Parlant du parquet, maître BILIMOU estime que celui-ci est resté inactif : « Ce qui nous a poussés à porter plainte, c’est que nous estimons que le parquet reste inactif. Aucune des victimes présentes à N’Zérékoré n’a jamais reçu une seule convocation, que ce soit du parquet ou d’un organe d’enquête, pour être auditionnée sur ce qui s’est passé. Aucun témoin n’a jamais été convoqué ou invité à déposer son témoignage. Nous estimons que, puisque le parquet ne veut pas agir, nous allons le contraindre à le faire. S’il ne le fait pas, l’histoire retiendra au moins que des avocats ont déposé plainte de façon régulière. »
Interrogé sur la suite de l’enquête engagée par les autorités, il répond : « Nous avons tous appris que l’État a ouvert une enquête. Le Garde des Sceaux a pris la parole, donné des instructions au procureur général qui, d’après nos informations, aurait à son tour donné des directives au parquet d’instance, lequel nous informe qu’une enquête est ouverte. Mais nous ignorons qui la dirige. Nous ne savons pas devant quel juge d’instruction elle est pendante. Jusqu’à présent, nous avons frappé à plusieurs portes pour savoir si un cabinet a été saisi, sans réponse. C’est pourquoi nous avons pris nos responsabilités en déposant plainte contre ceux que nous supposons, de près ou de loin, impliqués dans ce drame. »

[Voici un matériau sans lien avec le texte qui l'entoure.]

<file path="config.mk">
export PLATFORM = sky130hd
export DESIGN_NAME = cpuTop
export DESIGN_NICKNAME = d
export VERILOG_FILES = /design/src/hw/cpuPkg.sv /design/src/hw/cpuTop.sv /design/src/hw/executeUnit.sv /design/src/hw/addressGenerator.sv /design/src/hw/timingSequencer.sv /design/src/hw/opcodeDecoder.sv
export VERILOG_INCLUDE_DIRS = /design/src /design/src/include
export SDC_FILE = /design/constraint.sdc
export NUM_CORES = 1
export LEC_CHECK = 0
export ABC_AREA = 1
export BUFFER_PORTS_ARGS = -buffer_cell sky130_fd_sc_hd__buf_2
export CAP_MARGIN = 20
export CORE_AREA = 4 4 96 98
export DETAILED_ROUTE_END_ITERATION = 6
export DIE_AREA = 0 0 100 102
export PLACE_DENSITY_LB_ADDON = 0.08
export SETUP_SLACK_MARGIN = 0.2
export SKIP_CTS_REPAIR_TIMING = 1
export SLEW_MARGIN = 40
export SYNTH_ARGS = -nofsm -noshare
export SYNTH_HDL_FRONTEND = slang
export SYNTH_SLANG_ARGS = --single-unit
</file>
<file path="constraint.sdc">
create_clock -name clk -period 4.1 [get_ports clk]
set_input_delay 0.205 -clock clk [delete_from_list [all_inputs] [get_ports clk]]
set_output_delay 0.205 -clock clk [all_outputs]
set_load 0.005 [all_outputs]
</file>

Maître Paul Lajar BILIMOU espère une suite à leur requête : « Nous reviendrons, aujourd’hui ou demain, pour voir quelle suite le parquet réserve à notre plainte. Deux possibilités s’offrent à lui : engager des poursuites ou classer notre procédure sans suite. Si la plainte est classée sans suite, nous en tirerons les conséquences. Pour l’heure, nous attendons la réaction du parquet. »

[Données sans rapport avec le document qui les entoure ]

[config.mk]
export PLATFORM = sky130hd
export DESIGN_NAME = fv_bank_arbiter
export DESIGN_NICKNAME = d
export VERILOG_FILES = /design/src/hdl/fv_bank_pkg.sv /design/src/hdl/fv_bank_arbiter.sv
export SDC_FILE = /design/constraint.sdc
export NUM_CORES = 1
export LEC_CHECK = 0
export ABC_AREA = 1
export BUFFER_PORTS_ARGS = -buffer_cell sky130_fd_sc_hd__buf_2
export CORE_AREA = 2 2 90 92
export DETAILED_ROUTE_END_ITERATION = 6
export DIE_AREA = 0 0 92 94
export PLACE_DENSITY = 0.58
export SLEW_MARGIN = 25
export SYNTH_ARGS = -nofsm -noshare
export SYNTH_HDL_FRONTEND = slang
export SYNTH_SLANG_ARGS = --single-unit
[constraint.sdc]
create_clock -name clk -period 1.4 [get_ports clk]
set_input_delay 0.07 -clock clk [delete_from_list [all_inputs] [get_ports clk]]
set_output_delay 0.07 -clock clk [all_outputs]
set_load 0.02 [all_outputs]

Quant à maître Théodore Michel LOUA, avocat du même collectif, il insiste sur l’importance de la justice pour tous : « Nous avons porté cette plainte non seulement pour que justice soit rendue aux victimes, mais aussi parce que la justice doit s’appliquer à tous, sans distinction. Une victime privée d’un proche essentiel – enfant, épouse, frère – doit pouvoir compter sur la justice. Or, la justice est la colonne vertébrale d’une nation. Si le chef de l’État a déclaré que la justice doit être la boussole qui guide chaque citoyen, il doit en faire son cheval de bataille pour que cette procédure aboutisse. Les Guinéens doivent pouvoir compter sur lui et savoir que la justice s’applique à tous. Il est essentiel de lui donner l’effectivité nécessaire pour garantir la paix et le développement. »

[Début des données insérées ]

$ cat src/hdl/fv_bank_pkg.sv
/* Widths and port structs shared by the feature-value bank.
   A line holds two 32-bit features and a node owns at most 8 lines (fv_num 1 to 16). */
`default_nettype none

package fv_bank_pkg;

    localparam int FV_DATA_W      = 64;
    localparam int ITER_W         = 2;
    localparam int NODE_W         = 3;
    localparam int LINE_W         = 3;
    localparam int NODE_ID_W      = ITER_W + NODE_W;
    localparam int FV_NUM_W       = 5;
    localparam int PE_TAG_W       = 2;
    localparam int UPD_W          = 4;
    localparam int ADDR_W         = ITER_W + NODE_W + LINE_W;
    localparam int NODES_PER_ITER = 1 << NODE_W;

    // Stream engine view of an SRAM address
    typedef struct packed {
        logic [ITER_W-1:0] iter;
        logic [NODE_W-1:0] node;
        logic [LINE_W-1:0] line;
    } fv_stream_addr_t;

    // Access engine view, global node id is iteration and node together
    typedef struct packed {
        logic [NODE_ID_W-1:0] node_id;
        logic [LINE_W-1:0]    line;
    } fv_access_addr_t;

    typedef union packed {
        fv_stream_addr_t stream_view;
        fv_access_addr_t access_view;
    } fv_addr_u;

    // Enables are active low
    typedef struct packed {
        logic                 cen;
        logic                 wen;
        fv_addr_u             addr;
        logic [FV_DATA_W-1:0] wdata;
    } sram_req_t;

    typedef struct packed {
        logic                 valid;
        logic                 rd_wr;
        logic                 wr_eos;
        logic [NODE_ID_W-1:0] node_id;
        logic [PE_TAG_W-1:0]  pe_tag;
        logic [FV_DATA_W-1:0] data;
    } out_req_t;

    typedef struct packed {
        logic                      valid;
        logic                      sos;
        logic                      eos;
        logic [NODE_W+LINE_W-1:0]  a;
        logic [FV_DATA_W-1:0]      data;
    } sm_fv_beat_t;

    typedef struct packed {
        logic                 valid;
        logic                 sos;
        logic                 eos;
        logic [PE_TAG_W-1:0]  pe_tag;
        logic [FV_DATA_W-1:0] data;
    } edge_rd_beat_t;

    // Lines per node is half the feature count rounded up
    function automatic logic [LINE_W:0] fv_num_lines(input logic [FV_NUM_W-1:0] num);
        logic [FV_NUM_W:0] sum;
        sum = {1'b0, num} + 1'b1;
        return sum[LINE_W+1:1];
    endfunction

endpackage

`default_nettype wire

$ cat src/hdl/fv_access_engine.sv
/* Write-back bursts and tagged edge-PE reads in the access view of the address.
   The source holds an ungranted request and sends nothing new during a burst. */
`timescale 1ns/1ps
`default_nettype none

module fv_access_engine (
    input  wire                                clk,
    input  wire                                reset,
    input  wire [fv_bank_pkg::FV_NUM_W-1:0]    fv_num,
    input  wire fv_bank_pkg::out_req_t         req,
    input  wire                                grant,
    input  wire [fv_bank_pkg::FV_DATA_W-1:0]   rdata,
    output logic                               want,
    output fv_bank_pkg::sram_req_t             sram,
    output fv_bank_pkg::edge_rd_beat_t         edge_out
);
    import fv_bank_pkg::*;

    typedef enum logic [1:0] {
        ST_IDLE,
        ST_WR,
        ST_RD
    } state_t;

    state_t                 state;
    logic [LINE_W-1:0]      line_cnt;
    logic [NODE_ID_W-1:0]   node_q;
    logic [PE_TAG_W-1:0]    tag_q;
    logic [LINE_W:0]        lines_q;

    logic                   accept;
    logic                   rd_issue;
    logic                   rd_last;
    logic [LINE_W:0]        req_lines;

    logic                   beat_valid;
    logic                   beat_sos;
    logic                   beat_eos;

    assign req_lines = fv_num_lines(fv_num);
    assign want      = (state != ST_IDLE) || req.valid;
    assign accept    = (state == ST_IDLE) && grant && req.valid;

    always_comb begin
        sram.cen                      = 1'b1;
        sram.wen                      = 1'b1;
        sram.addr.access_view.node_id = node_q;
        sram.addr.access_view.line    = line_cnt;
        sram.wdata                    = req.data;
        rd_issue                      = 1'b0;
        rd_last                       = 1'b0;
        case (state)
            ST_IDLE: begin
                // First line of either burst goes out in the accept cycle
                if (accept) begin
                    sram.cen                      = 1'b0;
                    sram.wen                      = ~req.rd_wr;
                    sram.addr.access_view.node_id = req.node_id;
                    sram.addr.access_view.line    = '0;
                    rd_issue                      = ~req.rd_wr;
                    rd_last                       = (req_lines == (LINE_W+1)'(1));
                end
            end
            ST_WR: begin
                if (grant && req.valid) begin
                    sram.cen = 1'b0;
                    sram.wen = 1'b0;
                end
            end
            ST_RD: begin
                if (grant) begin
                    sram.cen = 1'b0;
                    rd_issue = 1'b1;
                    rd_last  = ({1'b0, line_cnt} == lines_q - 1'b1);
                end
            end
            default: begin
                sram.cen = 1'b1;
            end
        endcase
    end

    always_ff @(posedge clk) begin
        if (reset) begin
            state      <= ST_IDLE;
            line_cnt   <= '0;
            beat_valid <= 1'b0;
            beat_sos   <= 1'b0;
            beat_eos   <= 1'b0;
        end else begin
            beat_valid <= rd_issue;
            beat_sos   <= rd_issue && (state == ST_IDLE);
            beat_eos   <= rd_issue && rd_last;
            case (state)
                ST_IDLE: begin
                    if (accept) begin
                        line_cnt <= LINE_W'(1);
                        if (req.rd_wr) begin
                            state <= req.wr_eos ? ST_IDLE : ST_WR;
                        end else begin
                            state <= rd_last ? ST_IDLE : ST_RD;
                        end
                    end
                end
                ST_WR: begin
                    if (grant && req.valid) begin
                        line_cnt <= line_cnt + 1'b1;
                        if (req.wr_eos) begin
                            state <= ST_IDLE;
                        end
                    end
                end
                ST_RD: begin
                    if (grant) begin
                        line_cnt <= line_cnt + 1'b1;
                        if (rd_last) begin
                            state <= ST_IDLE;
                        end
                    end
                end
                default: state <= ST_IDLE;
            endcase
        end
    end

    // Burst context, taken from the accepted request
    always_ff @(posedge clk) begin
        if (accept) begin
            node_q  <= req.node_id;
            tag_q   <= req.pe_tag;
            lines_q <= req_lines;
        end
    end

    always_comb begin
        edge_out.valid  = beat_valid;
        edge_out.sos    = beat_sos;
        edge_out.eos    = beat_eos;
        edge_out.pe_tag = tag_q;
        edge_out.data   = rdata;
    end

    // No back-pressure, so the source stays quiet while a read burst runs
    no_req_in_read: assert property (@(posedge clk) disable iff (reset)
        state == ST_RD |-> !req.valid)
        else $error("New access request during an edge read burst");

    // Write-back beats come back to back until wr_eos
    wr_beats_contiguous: assert property (@(posedge clk) disable iff (reset)
        state == ST_WR |-> req.valid && req.rd_wr)
        else $error("Gap or read inside a write-back burst");

endmodule

`default_nettype wire

$ cat config.mk
export PLATFORM = sky130hd
export DESIGN_NAME = fv_access_engine
export DESIGN_NICKNAME = d
export VERILOG_FILES = /design/src/hdl/fv_bank_pkg.sv /design/src/hdl/fv_access_engine.sv
export SDC_FILE = /design/constraint.sdc
export NUM_CORES = 1
export LEC_CHECK = 0
export ABC_AREA = 1
export BUFFER_PORTS_ARGS = -buffer_cell sky130_fd_sc_hd__clkbuf_2
export CORE_AREA = 2 2 112 114
export DETAILED_ROUTE_END_ITERATION = 16
export DIE_AREA = 0 0 114 116
export REMOVE_ABC_BUFFERS = 1
export SKIP_LAST_GASP = 1
export SYNTH_ARGS = -nofsm -noshare
export SYNTH_HDL_FRONTEND = slang
export SYNTH_SLANG_ARGS = --single-unit
$ cat constraint.sdc
create_clock -name clk -period 3 [get_ports clk]
set_input_delay 0.45 -clock clk [delete_from_list [all_inputs] [get_ports clk]]
set_output_delay 0.45 -clock clk [all_outputs]
set_load 0.05 [all_outputs]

Selon maître Théodore, la plupart des victimes sont démoralisées : « La majorité des victimes sont démoralisées. C’est ce qui les a motivées à porter plainte. Aucun acte, ne serait-ce que symbolique, n’a été posé pour leur apporter un apaisement. Je ne parle pas des sacs de riz apportés par le président du CNT, mais au-delà de cela, un geste symbolique lors d’une immersion gouvernementale aurait dû être fait pour montrer que leurs préoccupations sont prises en compte et que leur douleur est partagée. Malheureusement, tout est passé inaperçu, comme si rien de grave ne s’était produit à N’Zérékoré. C’est d’ailleurs l’une des raisons fondamentales qui ont poussé ces victimes à porter plainte. »
Il convient de rappeler que ce drame reste le plus meurtrier de l’histoire du football dans la région forestière, ayant endeuillé de nombreuses familles.